Trata-se de um sequenciador genético portátil, que custa cerca de US$1.000, embora ainda não seja comercializado.

Ele explica que esse pequeno equipamento será a base para levar a genética a objetos do dia-a-dia. É o caso da escova de dentes que detecta em sua saliva o DNA de bactérias ou vírus e avisa que você ficará gripado, ou do aparelho portátil que analisará o churrasquinho de rua e poderá encontrar bactérias –ou mesmo dizer se a carne é de boi ou de gato.

QUESTÕES ÉTICAS

As possibilidades da genética são inúmeras, assim como as preocupações em torno delas. "O limite será o bom senso e a ética da humanidade", afirma o bioeticista Alvaro Salles.

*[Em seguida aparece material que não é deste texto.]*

[src/rtl/mem_port_arbiter.sv]
// Arbiter for the single-port main memory: sequences instruction-fetch and
// load/store accesses, counts the fixed read latency and returns read data.
module mem_port_arbiter #(
  parameter int ADDR_W   = 32,
  parameter int DATA_W   = 32,
  parameter int READ_LAT = 2
) (
  input  logic              Clk,
  input  logic              Reset,
  input  logic              IfReq,
  input  logic [ADDR_W-1:0] IfAddr,
  output logic [DATA_W-1:0] IfRdata,
  output logic              IfDone,
  input  logic              LsReq,
  input  logic              LsWe,
  input  logic [ADDR_W-1:0] LsAddr,
  input  logic [DATA_W-1:0] LsWdata,
  output logic [DATA_W-1:0] LsRdata,
  output logic              LsDone,
  output logic [ADDR_W-1:0] MemAddr,
  output logic [DATA_W-1:0] MemWdata,
  output logic              MemWrite,
  input  logic [DATA_W-1:0] MemRdata,
  output logic              Busy
);

  typedef enum logic [2:0] {
    S_IDLE,
    S_ACCESS,
    S_WAIT,
    S_CAPTURE,
    S_DONE
  } state_e;

  typedef enum logic {
    OWN_IF,
    OWN_LS
  } owner_e;

  localparam logic [2:0] LAT_INIT = 3'(READ_LAT - 1);

  state_e             state_q,     state_d;
  logic [2:0]         lat_cnt_q,   lat_cnt_d;
  logic               if_pend_q,   if_pend_d;
  logic               ls_pend_q,   ls_pend_d;
  logic [DATA_W-1:0]  if_rdata_q,  if_rdata_d;
  logic [DATA_W-1:0]  ls_rdata_q,  ls_rdata_d;

  // Holding and active request fields; qualified by pending flags and state.
  logic [ADDR_W-1:0]  if_addr_q,   if_addr_d;
  logic [ADDR_W-1:0]  ls_addr_q,   ls_addr_d;
  logic               ls_we_q,     ls_we_d;
  logic [DATA_W-1:0]  ls_wdata_q,  ls_wdata_d;
  owner_e             act_owner_q, act_owner_d;
  logic               act_we_q,    act_we_d;
  logic [ADDR_W-1:0]  act_addr_q,  act_addr_d;
  logic [DATA_W-1:0]  act_wdata_q, act_wdata_d;

  logic               arb_en;
  logic               in_access;
  logic               if_accept,   ls_accept;
  logic               if_cand,     ls_cand;
  logic               if_grant,    ls_grant;
  logic [ADDR_W-1:0]  if_src_addr, ls_src_addr;
  logic               ls_src_we;
  logic [DATA_W-1:0]  ls_src_wdata;

  // Request acceptance and fixed-priority arbitration (LS over IF).
  always_comb begin
    arb_en    = (state_q == S_IDLE) || (state_q == S_DONE);
    in_access = (state_q == S_ACCESS) || (state_q == S_WAIT) ||
                (state_q == S_CAPTURE);

    if_accept = IfReq && !if_pend_q && !(in_access && act_owner_q == OWN_IF);
    ls_accept = LsReq && !ls_pend_q && !(in_access && act_owner_q == OWN_LS);

    if_cand   = if_pend_q || if_accept;
    ls_cand   = ls_pend_q || ls_accept;
    ls_grant  = arb_en && ls_cand;
    if_grant  = arb_en && if_cand && !ls_cand;

    if_src_addr  = if_pend_q ? if_addr_q  : IfAddr;
    ls_src_addr  = ls_pend_q ? ls_addr_q  : LsAddr;
    ls_src_we    = ls_pend_q ? ls_we_q    : LsWe;
    ls_src_wdata = ls_pend_q ? ls_wdata_q : LsWdata;
  end

  // Next-state logic for the FSM, holding registers and read-data registers.
  always_comb begin
    // NOTE: every variable gets a default first so no path can infer a latch.
    state_d     = state_q;
    lat_cnt_d   = lat_cnt_q;
    if_pend_d   = if_pend_q;
    ls_pend_d   = ls_pend_q;
    if_rdata_d  = if_rdata_q;
    ls_rdata_d  = ls_rdata_q;
    if_addr_d   = if_addr_q;
    ls_addr_d   = ls_addr_q;
    ls_we_d     = ls_we_q;
    ls_wdata_d  = ls_wdata_q;
    act_owner_d = act_owner_q;
    act_we_d    = act_we_q;
    act_addr_d  = act_addr_q;
    act_wdata_d = act_wdata_q;

    if (if_accept) begin
      if_pend_d = 1'b1;
      if_addr_d = IfAddr;
    end
    if (ls_accept) begin
      ls_pend_d  = 1'b1;
      ls_addr_d  = LsAddr;
      ls_we_d    = LsWe;
      ls_wdata_d = LsWdata;
    end

    if (ls_grant) begin
      ls_pend_d   = 1'b0;
      act_owner_d = OWN_LS;
      act_we_d    = ls_src_we;
      act_addr_d  = ls_src_addr;
      act_wdata_d = ls_src_wdata;
    end else if (if_grant) begin
      if_pend_d   = 1'b0;
      act_owner_d = OWN_IF;
      act_we_d    = 1'b0;
      act_addr_d  = if_src_addr;
      act_wdata_d = '0;
    end

    case (state_q)
      S_IDLE: begin
        if (ls_grant || if_grant) state_d = S_ACCESS;
      end
      S_ACCESS: begin
        if (act_we_q) begin
          state_d = S_DONE;
        end else begin
          lat_cnt_d = LAT_INIT;
          state_d   = (READ_LAT == 1) ? S_CAPTURE : S_WAIT;
        end
      end
      S_WAIT: begin
        lat_cnt_d = lat_cnt_q - 3'd1;
        if (lat_cnt_q == 3'd1) state_d = S_CAPTURE;
      end
      S_CAPTURE: begin
        if (act_owner_q == OWN_IF) if_rdata_d = MemRdata;
        else                       ls_rdata_d = MemRdata;
        state_d = S_DONE;
      end
      S_DONE: begin
        state_d = (ls_grant || if_grant) ? S_ACCESS : S_IDLE;
      end
      default: state_d = S_IDLE;
    endcase
  end

  // Memory-side and requester-side outputs decoded from the current state.
  always_comb begin
    MemAddr  = '0;
    MemWdata = '0;
    MemWrite = 1'b0;
    IfDone   = 1'b0;
    LsDone   = 1'b0;
    case (state_q)
      S_ACCESS: begin
        MemAddr = act_addr_q;
        if (act_we_q) begin
          MemWrite = 1'b1;
          MemWdata = act_wdata_q;
        end
      end
      S_WAIT, S_CAPTURE: MemAddr = act_addr_q;
      S_DONE: begin
        IfDone = (act_owner_q == OWN_IF);
        LsDone = (act_owner_q == OWN_LS);
      end
      default: ;
    endcase
  end

  assign IfRdata = if_rdata_q;
  assign LsRdata = ls_rdata_q;
  assign Busy    = (state_q != S_IDLE) || if_pend_q || ls_pend_q;

  // Control state and returned read data: reset to the documented values.
  always_ff @(posedge Clk or posedge Reset) begin
    // NOTE: sequential state uses non-blocking assignments only, so every flop
    // samples the pre-edge value regardless of statement order.
    if (Reset) begin
      state_q    <= S_IDLE;
      lat_cnt_q  <= 3'd0;
      if_pend_q  <= 1'b0;
      ls_pend_q  <= 1'b0;
      if_rdata_q <= '0;
      ls_rdata_q <= '0;
    end else begin
      state_q    <= state_d;
      lat_cnt_q  <= lat_cnt_d;
      if_pend_q  <= if_pend_d;
      ls_pend_q  <= ls_pend_d;
      if_rdata_q <= if_rdata_d;
      ls_rdata_q <= ls_rdata_d;
    end
  end

  // NOTE: request payload registers carry no reset; they are only read while
  // a pending flag or the FSM state says they hold a live request.
  always_ff @(posedge Clk) begin
    if_addr_q   <= if_addr_d;
    ls_addr_q   <= ls_addr_d;
    ls_we_q     <= ls_we_d;
    ls_wdata_q  <= ls_wdata_d;
    act_owner_q <= act_owner_d;
    act_we_q    <= act_we_d;
    act_addr_q  <= act_addr_d;
    act_wdata_q <= act_wdata_d;
  end

endmodule

[config.mk]
export PLATFORM = sky130hd
export DESIGN_NAME = mem_port_arbiter
export DESIGN_NICKNAME = d
export VERILOG_FILES = /design/src/rtl/mem_port_arbiter.sv
export SDC_FILE = /design/constraint.sdc
export NUM_CORES = 1
export LEC_CHECK = 0
export CAP_MARGIN = 30
export CORE_ASPECT_RATIO = 1.1
export CORE_MARGIN = 8
export CORE_UTILIZATION = 48
export CTS_CLUSTER_SIZE = 20
export DETAILED_ROUTE_END_ITERATION = 8
export PLACE_DENSITY = 0.8
export REMOVE_ABC_BUFFERS = 1
export SLEW_MARGIN = 15
export SYNTH_ARGS = -nofsm -noshare
export SYNTH_HDL_FRONTEND = slang
export SYNTH_SLANG_ARGS = --single-unit
[constraint.sdc]
create_clock -name Clk -period 6.36 [get_ports Clk]
set_input_delay 1.272 -clock Clk [delete_from_list [all_inputs] [get_ports Clk]]
set_output_delay 1.272 -clock Clk [all_outputs]
set_load 0.01 [all_outputs]
==> reports/qor.csv, run 1 <==
metric,value,unit
outcome,completed,
clk_latency,520,ps
die_y,166,um
chipWidth,152,um
grt_pass1_wl,36800,um
fin_hold_ws,485,ps
firstDrtPassIters,4,
hpwlAfterDp,16100,um
cts_tree,done,
die_area,25100,sq um
skew,18.7,ps
slowest_delay,660,ps
drive_above_1_share,7.36,%
netlist_top_cells_area,"edfxtp_1 (50%), dfrtp_1 (18%), mux2i_1 (13%)",
synth_flop_cell,edfxtp_1,
io_buffers,264,
setup.worst_path.class,reg -> out,
setup_viol,0,
grt_overflow,0,
worstPathRequired,5090,ps
period_minus_slack,3860,ps
post-route-drc-count,0,
cp_cell_sequence,and4bb_2 -> and2_1 -> clkdlybuf4s50_1,
peakVddDrop,0.000313,V
post-cts-setup-buffer-count,0,
synthToLayoutAreaGrowth,37.9,%
synth_edf_count,162,
htree_levels,1,
cts_resized,0,
fin_cells,1149,
antenna_found_initial,0,
placed_area,12600,sq um
yosysSeqAreaShare,68.6,%
vias,5944,
track_usage,18.2,%
synth_cell_types,38,
synth_top_area_share,49.9,%
clock_path_buffers,3,
clkSlewWorstSetupHoldPaths,70,ps
max_freq,0.259,GHz
numClockSinks,235,
pin_count,265,
synth_top_area_cell,edfxtp_1,
first_global_vias,6518,
p_leak,5.28,nW
rows,54,
dp_slack,2620,ps
rsz0062_at_grt,false,
final_antenna_net_count,0,
wl_per_cell,20.3,um
ys_seq_elements,235,
yosys_warnings,0,
tightest_slew,969,ps
hold_violations,0,
cp_top_family,simple AND/OR/NAND/NOR gates,
hold_buffers,0,
fin_crit_sh,60.7,%
async_flop_share,30.6,%
dp_cells,1101,
yosysMostFrequentCell,edfxtp_1,
synth_commonest_cells,"edfxtp_1 (162), mux2i_1 (130), dfrtp_1 (72), and2_1 (64), mux2_1 (60)",
cp_slowest_cell,and4bb_2,
vias_per_cell,5.17,
grt_max_degree,73,
power-per-cell-area,485,nW/um^2
coreArea,19900,sq um
dr.first_iter.drc_count,317,
place.gp.congestion,0.745,
start_util,49.1,%
hold_class,reg -> reg,
routed_wl,23300,um
cp-start-kind,register,
cts_inserted_buffers,25,
nNetsFinal,1013,
diodes,0,
crit_arrival,2590,ps
max_slew_margin,35.2,%
fin_area,13500,sq um
cp-end-kind,primary output,
syn_area,9750,sq um
maxCapViolations,0,
cts-root-buf,clkbuf_16,
syn_inst,611,
path_buf_inv,1,
synth.avg_cell_area,16.0,sq um
finalMaxSlewViolations,0,
setup_tns,0,ps
fin_ws,2500,ps
crit_path_max_fanout,33,
metrics by stage:
stage               total power [mW]  utilization, %
floorplan                       4.00               -
global placement                5.17            63.6
detailed placement              5.24            63.6
CTS                             6.59            67.4
global route                    6.90            67.7
finish                          6.53            67.7
layout by cell type, fill, tap and decap left out, types with 2 or more instances in the layout:
| master | synthesis | layout |
|---|---|---|
| a21oi_4 | 0 | 2 |
| a311oi_1 | 2 | 2 |
| and2_1 | 64 | 64 |
| buf_16 | 0 | 2 |
| buf_4 | 4 | 10 |
| clkbuf_1 | 6 | 4 |
| clkbuf_16 | 0 | 25 |
| clkdlybuf4s50_1 | 0 | 264 |
| clkinv_1 | 0 | 4 |
| clkinv_4 | 0 | 3 |
| clkinvlp_4 | 0 | 4 |
| dfrtp_1 | 72 | 70 |
| edfxtp_1 | 162 | 162 |
| ha_1 | 2 | 2 |
| inv_1 | 5 | 4 |
| inv_6 | 0 | 4 |
| mux2_1 | 60 | 60 |
| mux2_2 | 4 | 4 |
| mux2i_1 | 130 | 130 |
| nand2_1 | 4 | 4 |
| nand2b_1 | 2 | 2 |
| nor2_1 | 42 | 41 |
| nor2_2 | 1 | 2 |
| nor3b_1 | 2 | 2 |
| o21ai_0 | 2 | 2 |
sequential cells by signal, indices dropped and copies added (netlist names), 3 cells and up:
signal	count
lat_cnt_q	3
ls_wdata_q	32
act_addr_q	32
act_wdata_q	32
ls_addr_q	32
if_addr_q	32
LsRdata	32
state_q	3
IfRdata	32
power breakdown:
part	switching (mW)	internal [mW]	total, mW
Sequential	0.277	2.40	2.68
Clock	0.598	0.733	1.33
Combinational	1.22	1.30	2.52
kinds of logic after synthesis:
logic type               synth area share, %
flip-flops                              68.6
adder cells (fa/ha/maj)                0.257
buffers and inverters                   2.26
multiplexers                            20.7
AND/OR/NAND/NOR                         7.03
AO/OA/AOI/OAI                           1.17
metal layers:
metal	part of all wire [%]	track usage, %	routed length [um]	up-vias
li1	-	-	-	2789
met1	42	22.5	9760	2889
met2	47	30.1	11000	236
met3	9.5	6.94	2200	30
met4	1.5	3.92	346	0
met5	0	0	0	-
final cells by class:
class / instances / area, sq um
fill: 1424 / 6410
sequential: 235 / 6690
multi-input combinational: 335 / 2900
timing repair buffer: 276 / 2770
inverter: 5 / 18.8
clock buffer: 29 / 641
tap: 252 / 315
clock inverter: 17 / 116
path summary, 6_finish.rpt:
check	start	end	slack, ps	depth (start not counted)
max in group asynchronous	Reset	IfRdata[6]	4770	4
max reg2reg	ls_pend_q	act_addr_q[27]	3070	6
min	IfRdata[5]	IfRdata[5]	480	1
min in group asynchronous	Reset	LsRdata[13]	1070	3
min reg2reg	IfRdata[5]	IfRdata[5]	480	1
max	state_q[0]	MemWdata[20]	2500	3
(Power assumes the default switching activity.)
==> inputs of run 2 (changes only) <==
==> constraint.sdc (replaced) <==
create_clock -name Clk -period 3.65 [get_ports Clk]
set_input_delay 0.73 -clock Clk [delete_from_list [all_inputs] [get_ports Clk]]
set_output_delay 0.73 -clock Clk [all_outputs]
set_load 0.01 [all_outputs]
==> run 2 against run 1 <==
  * Final cell count shrank 0.17%
  * Die area is the same
  * Combinational power grew 74%
  * Global-route usage grew 0.32 points
  * Core utilization grew 0.32 points
  * Worst setup slack lost 2100 ps
  * Non-clock buffer count shrank 2
  * Via count grew 0.40%
  * Clock skew shrank 10 ps
  * Wire length grew 1.0%
  * Register-to-register slack lost 1700 ps
  * Largest cell class unchanged
  * Largest power group unchanged
==> reports/qor.csv, run 2 (synthesis gave the netlist of run 1 again) <==
metric,value,unit
routed_wl,23500,um
io_buffers,264,
drive_above_1_share,6.82,%
firstDrtPassIters,5,
vias,5968,
cp_cell_sequence,and4bb_2 -> and2_1 -> clkdlybuf4s50_1,
clock_path_buffers,3,
die_y,166,um
place.gp.congestion,0.732,
grt_pass1_wl,37200,um
setup.worst_path.class,reg -> out,
cp_slowest_cell,and4bb_2,
power-per-cell-area,860,nW/um^2
peakVddDrop,0.000573,V
post-cts-setup-buffer-count,0,
htree_levels,1,
rsz0062_at_grt,false,
first_global_vias,6434,
track_usage,18.5,%
final_antenna_net_count,0,
hold_class,reg -> reg,
cts_resized,0,
tightest_slew,836,ps
hpwlAfterDp,16000,um
pin_count,265,
dr.first_iter.drc_count,342,
cp-end-kind,primary output,
fin_cells,1147,
clk_latency,510,ps
diodes,0,
clkSlewWorstSetupHoldPaths,60,ps
crit_path_max_fanout,33,
slowest_delay,630,ps
synthToLayoutAreaGrowth,38.6,%
rows,54,
dp_cells,1101,
grt_overflow,0,
cts_inserted_buffers,25,
period_minus_slack,3270,ps
cp-start-kind,register,
max_slew_margin,44.3,%
max_freq,0.306,GHz
post-route-drc-count,0,
worstPathRequired,2920,ps
cts_tree,done,
most-common-layout-cells,"clkdlybuf4s50_1 (264), edfxtp_1 (162), mux2i_1 (130)",
grt_max_degree,67,
n_fill_cell,1380,
start_util,49.1,%
cp_top_family,simple AND/OR/NAND/NOR gates,
numClockSinks,235,
fin_hold_ws,482,ps
final_common_cell,clkdlybuf4s50_1,
path_buf_inv,1,
skew,8.44,ps
hold_buffers,0,
die_area,25100,sq um
hold_violations,0,
outcome,completed,
p_leak,5.32,nW
crit_arrival,2540,ps
antenna_found_initial,1,
nNetsFinal,1011,
maxCapViolations,0,
fin_crit_sh,89.5,%
cts-root-buf,clkbuf_16,
setup_viol,0,
coreArea,19900,sq um
finalMaxSlewViolations,0,
wl_per_cell,20.5,um
chipWidth,152,um
vias_per_cell,5.20,
[run 2: cell count changes in the layout (fill, tap and decap cells not counted), moves of 2 or more]
cell / change
clkinvlp_4: -2
clkinv_2: +2
buf_12: +4
clkbuf_1: +2
bufinv_16: +4
buf_4: -4
buf_16: -2
clkinv_4: -3
inv_6: -3
[run 2: final cells by class]
type | count | area, sq um | share of cell area [%]
multi-input cells | 335 | 2900 | 21.4
clock inverters | 15 | 178 | 1.31
well taps | 252 | 315 | 2.33
repair buffers | 274 | 2770 | 20.5
inverters | 5 | 18.8 | 0.139
flip-flops and latches | 235 | 6690 | 49.5
clock buffers | 31 | 648 | 4.79
[run 2: worst reg2reg max path, stage by stage (launching register included)]
cell	delay, ps
dfrtp_4	710
buf_4	730
o21ai_4	90
buf_12	250
mux2i_1	230
[run 2: report_power, final]
part | switching, mW | internal, mW
clock network | 1.00 | 1.54
logic | 2.11 | 2.27
registers | 0.508 | 4.18
total | 3.62 | 8.00
[run 2: path summary, 6_finish.rpt]
| check | from | end | slack (ps) | depth (start not counted) |
|---|---|---|---|---|
| max | state_q[0] | MemWdata[14] | 380 | 3 |
| min | IfRdata[14] | IfRdata[14] | 480 | 1 |
| max reg2reg | ls_pend_q | act_addr_q[12] | 1370 | 4 |
| min reg2reg | IfRdata[14] | IfRdata[14] | 480 | 1 |
| max in group asynchronous | Reset | ls_pend_q | 2470 | 3 |
| min in group asynchronous | Reset | LsRdata[13] | 550 | 2 |
[run 2: per-layer routing]
metal | GRT usage (%) | vias to the layer above | share of wire (%)
li1 | - | 2785 | -
met3 | 7.54 | 21 | 10
met4 | 4.10 | 2 | 1.2
met1 | 23.5 | 2917 | 42
met5 | 0 | - | 0.043
met2 | 29.4 | 243 | 47
[run 2: metrics by stage]
stage	cell area [sq um]	worst slack, ps	TNS [ps]	total power [mW]	util (%)
after floorplan	9550	-2710	-453910	6.97	-
after global placement	12700	999	0	9.08	63.9
after detailed placement	12700	915	0	9.18	63.9
after CTS	13500	347	0	11.8	68.0
after global routing	13500	200	0	12.3	68.0
final	13500	384	0	11.6	68.0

Mas suas projeções não são otimistas: "Tudo tem dois lados, mas a tendência humana sempre foi a busca pelo poder e pelo lucro".

Um grande temor é que os avanços sejam usados para selecionar características físicas do embrião -o que, segundo Lawrence Brody, do NHGRI, ainda é uma hipótese distante por limitações técnicas. Outra preocupação é a eliminação de embriões portadores de distúrbios.

"Será que um futuro sem Downs seria melhor?", questiona Volnei Garrafa, coordenador da Cátedra Unesco de Bioética da Universidade de Brasília. "Poderá haver uma higienização da espécie humana a partir de abortos intrauterinos, seleção genética mesmo".

Outro tema polêmico é o sigilo dos dados genéticos, principalmente em relação a empregadores e seguros de saúde. "Pode haver uma exclusão terrível, porque será provado cientificamente que há diferença entre os seres humanos e, portanto, há hierarquização", diz Salles.

De acordo com George Church, de Harvard, muitos Estados norte-americanos já possuem leis que definem que planos de saúde ou empresas não podem pedir informações genéticas. "Mas se você não concorda com a legislação de seu Estado, pode simplesmente ir morar em outro lugar", afirma.

Para Garrafa, no Brasil, já existe um descompasso entre o ritmo dos avanços tecnológicos e dos aspectos legais. "Temos um dos Congressos mais atrasados para questões científicas", afirma.

Ele pede a crianção de um Conselho de Bioética para guiar as discussões, mas a proposta está parada desde 2005. "É urgente que o mundo moderno comece a fazer legislações bastante rigorosas".